Scan the entries for lines with the word "buffers" and copy those lines.

───── PROVIDED MATERIAL ─────

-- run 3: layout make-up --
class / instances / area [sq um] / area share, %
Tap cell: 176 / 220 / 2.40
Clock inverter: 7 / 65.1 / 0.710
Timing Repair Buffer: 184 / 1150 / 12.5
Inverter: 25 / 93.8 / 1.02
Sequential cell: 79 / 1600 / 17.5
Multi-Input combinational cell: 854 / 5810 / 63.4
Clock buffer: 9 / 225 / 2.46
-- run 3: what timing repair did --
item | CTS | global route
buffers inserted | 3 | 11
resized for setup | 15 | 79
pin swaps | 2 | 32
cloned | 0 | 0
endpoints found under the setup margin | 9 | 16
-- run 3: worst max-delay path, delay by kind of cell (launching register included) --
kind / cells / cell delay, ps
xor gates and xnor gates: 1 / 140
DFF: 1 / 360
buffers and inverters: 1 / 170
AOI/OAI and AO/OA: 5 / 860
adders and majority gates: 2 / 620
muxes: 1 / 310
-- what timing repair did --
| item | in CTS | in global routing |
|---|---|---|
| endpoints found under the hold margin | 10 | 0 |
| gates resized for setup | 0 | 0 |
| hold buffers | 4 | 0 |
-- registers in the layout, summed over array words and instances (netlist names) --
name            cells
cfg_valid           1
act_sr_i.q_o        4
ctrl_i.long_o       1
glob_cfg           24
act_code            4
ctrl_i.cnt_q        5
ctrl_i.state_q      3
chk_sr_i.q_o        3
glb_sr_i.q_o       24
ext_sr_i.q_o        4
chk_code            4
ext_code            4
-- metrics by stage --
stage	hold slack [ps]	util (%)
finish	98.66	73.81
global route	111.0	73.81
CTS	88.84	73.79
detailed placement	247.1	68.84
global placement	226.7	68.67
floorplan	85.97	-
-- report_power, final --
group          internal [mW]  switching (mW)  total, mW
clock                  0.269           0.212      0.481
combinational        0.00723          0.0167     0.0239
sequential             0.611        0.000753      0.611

─────

→ **THE COMPLETED TASK**:
buffers inserted | 3 | 11
buffers and inverters: 1 / 170
| hold buffers | 4 | 0 |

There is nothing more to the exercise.